Mr Najib, who is also finance minister, said he hadn't seen the proposal yet, which implied that he was waiting to see it. This is a sharp reversal from the same Mr Najib who, two months ago, said that Khazanah, the investment arm of the federal government, had no intention of selling Plus Expressways, the biggest toll concessionaire in Malaysia. The premier is also the chairman of Khazanah.
Mohamad Syed Amin Aljafri, seemingly the head of Asas Serba, told reporters on Saturday that his firm's plan would result in considerable savings for the government - RM14 billion until 2038, according to him. And he emphasised that the plan would not entail 'one sen' of government money.

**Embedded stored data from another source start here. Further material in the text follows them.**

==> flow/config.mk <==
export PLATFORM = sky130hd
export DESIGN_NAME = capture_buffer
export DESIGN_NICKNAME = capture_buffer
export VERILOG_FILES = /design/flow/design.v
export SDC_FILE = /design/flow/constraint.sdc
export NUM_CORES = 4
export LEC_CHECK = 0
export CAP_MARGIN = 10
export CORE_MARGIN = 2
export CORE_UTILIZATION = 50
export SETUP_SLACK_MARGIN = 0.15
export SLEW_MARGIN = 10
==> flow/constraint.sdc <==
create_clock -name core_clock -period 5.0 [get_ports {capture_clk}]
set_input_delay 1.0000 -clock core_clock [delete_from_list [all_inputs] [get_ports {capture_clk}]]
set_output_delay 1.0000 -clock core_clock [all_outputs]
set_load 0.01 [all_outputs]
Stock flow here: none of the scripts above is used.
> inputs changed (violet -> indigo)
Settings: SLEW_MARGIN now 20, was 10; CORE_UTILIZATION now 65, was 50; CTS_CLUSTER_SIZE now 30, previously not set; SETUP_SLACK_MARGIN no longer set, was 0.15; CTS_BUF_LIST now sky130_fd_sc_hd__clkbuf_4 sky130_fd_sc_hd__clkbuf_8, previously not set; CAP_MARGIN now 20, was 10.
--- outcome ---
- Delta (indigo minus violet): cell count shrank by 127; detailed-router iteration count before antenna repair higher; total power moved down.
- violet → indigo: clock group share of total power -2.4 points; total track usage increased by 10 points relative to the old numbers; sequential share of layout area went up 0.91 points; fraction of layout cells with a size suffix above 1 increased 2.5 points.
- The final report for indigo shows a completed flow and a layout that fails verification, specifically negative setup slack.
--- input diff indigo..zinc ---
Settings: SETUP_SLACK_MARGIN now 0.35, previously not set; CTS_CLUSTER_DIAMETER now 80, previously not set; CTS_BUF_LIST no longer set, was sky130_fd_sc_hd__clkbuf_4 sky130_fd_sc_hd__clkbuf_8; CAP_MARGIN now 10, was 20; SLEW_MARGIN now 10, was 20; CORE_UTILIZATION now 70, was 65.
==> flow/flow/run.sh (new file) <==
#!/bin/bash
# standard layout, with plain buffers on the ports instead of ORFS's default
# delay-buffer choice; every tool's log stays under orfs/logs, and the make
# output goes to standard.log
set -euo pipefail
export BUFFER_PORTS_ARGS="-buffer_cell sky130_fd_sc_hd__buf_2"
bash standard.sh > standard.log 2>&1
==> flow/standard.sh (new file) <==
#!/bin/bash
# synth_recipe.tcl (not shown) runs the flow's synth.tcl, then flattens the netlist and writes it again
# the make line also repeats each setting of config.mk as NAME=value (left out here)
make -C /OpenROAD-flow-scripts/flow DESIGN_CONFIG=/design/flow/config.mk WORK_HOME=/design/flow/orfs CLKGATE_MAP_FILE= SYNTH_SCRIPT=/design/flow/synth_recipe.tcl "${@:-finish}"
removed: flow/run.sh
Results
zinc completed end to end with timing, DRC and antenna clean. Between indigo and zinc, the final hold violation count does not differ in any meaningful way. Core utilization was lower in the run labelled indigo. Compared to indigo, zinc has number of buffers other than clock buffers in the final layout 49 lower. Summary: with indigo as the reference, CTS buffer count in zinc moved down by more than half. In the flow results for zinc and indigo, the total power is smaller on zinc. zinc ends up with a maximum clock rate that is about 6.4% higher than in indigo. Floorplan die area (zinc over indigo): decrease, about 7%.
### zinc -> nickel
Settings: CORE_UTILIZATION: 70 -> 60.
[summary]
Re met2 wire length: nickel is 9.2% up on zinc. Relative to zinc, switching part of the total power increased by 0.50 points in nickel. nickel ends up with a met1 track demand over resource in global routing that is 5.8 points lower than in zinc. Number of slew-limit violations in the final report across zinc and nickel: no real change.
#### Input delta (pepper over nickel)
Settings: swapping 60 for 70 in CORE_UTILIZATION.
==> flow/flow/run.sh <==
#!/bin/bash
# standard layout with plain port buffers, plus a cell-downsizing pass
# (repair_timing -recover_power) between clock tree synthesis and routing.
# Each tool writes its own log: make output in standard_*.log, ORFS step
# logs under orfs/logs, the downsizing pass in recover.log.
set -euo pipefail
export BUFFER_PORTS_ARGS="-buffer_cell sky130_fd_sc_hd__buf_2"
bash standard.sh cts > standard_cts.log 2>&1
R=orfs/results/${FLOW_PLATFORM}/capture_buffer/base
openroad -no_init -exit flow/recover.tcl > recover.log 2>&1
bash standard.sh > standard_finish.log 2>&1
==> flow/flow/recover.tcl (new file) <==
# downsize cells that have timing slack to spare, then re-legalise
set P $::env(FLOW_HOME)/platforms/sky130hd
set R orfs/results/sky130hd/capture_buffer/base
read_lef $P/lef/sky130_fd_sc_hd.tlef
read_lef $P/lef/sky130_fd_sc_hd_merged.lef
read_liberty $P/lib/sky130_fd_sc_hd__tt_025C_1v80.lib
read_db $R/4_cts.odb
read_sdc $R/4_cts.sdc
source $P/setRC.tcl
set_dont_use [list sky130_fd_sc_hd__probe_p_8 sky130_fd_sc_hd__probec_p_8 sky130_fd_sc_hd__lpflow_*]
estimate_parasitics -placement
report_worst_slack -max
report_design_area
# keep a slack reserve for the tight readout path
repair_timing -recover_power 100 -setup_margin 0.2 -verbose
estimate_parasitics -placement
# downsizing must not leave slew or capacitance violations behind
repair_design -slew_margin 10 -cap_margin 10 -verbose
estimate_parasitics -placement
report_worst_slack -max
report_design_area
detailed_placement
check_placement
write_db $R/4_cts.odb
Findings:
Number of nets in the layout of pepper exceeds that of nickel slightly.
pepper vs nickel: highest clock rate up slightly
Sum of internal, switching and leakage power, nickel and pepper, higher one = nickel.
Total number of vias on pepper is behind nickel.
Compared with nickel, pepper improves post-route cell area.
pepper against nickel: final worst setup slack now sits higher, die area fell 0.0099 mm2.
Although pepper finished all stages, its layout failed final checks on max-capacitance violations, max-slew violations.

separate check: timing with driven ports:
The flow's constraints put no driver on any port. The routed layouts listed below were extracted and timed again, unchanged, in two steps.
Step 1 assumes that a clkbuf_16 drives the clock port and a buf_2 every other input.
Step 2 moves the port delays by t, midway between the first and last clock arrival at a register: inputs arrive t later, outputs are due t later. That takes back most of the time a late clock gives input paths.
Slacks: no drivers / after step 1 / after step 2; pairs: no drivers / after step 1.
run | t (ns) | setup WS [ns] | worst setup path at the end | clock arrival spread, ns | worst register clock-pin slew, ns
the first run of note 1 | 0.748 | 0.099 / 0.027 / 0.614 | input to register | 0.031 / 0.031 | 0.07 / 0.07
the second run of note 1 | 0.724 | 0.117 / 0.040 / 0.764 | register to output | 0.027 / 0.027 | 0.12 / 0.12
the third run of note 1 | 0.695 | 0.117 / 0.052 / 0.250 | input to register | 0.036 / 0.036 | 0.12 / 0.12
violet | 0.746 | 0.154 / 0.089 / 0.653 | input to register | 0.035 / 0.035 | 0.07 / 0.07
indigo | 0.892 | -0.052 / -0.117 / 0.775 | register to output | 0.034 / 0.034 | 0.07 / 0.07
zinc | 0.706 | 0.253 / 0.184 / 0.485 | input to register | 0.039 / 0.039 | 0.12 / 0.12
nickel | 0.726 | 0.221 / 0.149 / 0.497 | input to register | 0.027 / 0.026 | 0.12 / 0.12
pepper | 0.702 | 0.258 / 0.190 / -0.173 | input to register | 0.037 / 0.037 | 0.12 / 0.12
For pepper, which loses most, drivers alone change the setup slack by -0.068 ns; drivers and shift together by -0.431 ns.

That is all very tempting given that Kuala Lumpur faces a large budget deficit which the government itself estimates at 7.6 per cent of gross domestic product this year. It is also true that the public is growing increasingly disgruntled by rising tolls very two to three years, never mind the fact that it was Kuala Lumpur that allowed itself to sign such lopsided agreements - the words of Lim Keng Yaik, a former minister, not mine - with the concessionaires in the first place.
Which brings us to this argument's logical conclusion. If the government does not have to provide any funding, where would a completely unknown company get RM50 billion without, to take Mr Syed Amin at his word, any sort of government guarantees?
It would have to be bonds backed against the combined cash flow of the 22 highways. This will not be easy as the figure is an enormous one and there are other infrastructure projects out there - the water projects, the light rail transit extensions, to name but two - that need funding.
Asas Serba's enormous need could cause an oversupply of bonds in the market and result in a higher cost of funds to other issuers. Investors might simply demand higher yields from every other issuer.
Much would depend on the firm's credit rating. But it has neither the track record nor, presumably, the balance sheet because if it did, it wouldn't have to turn to the market. The 22 firms it proposes to take over are also vastly different, with varying concession agreements and dissimilar pricing structures.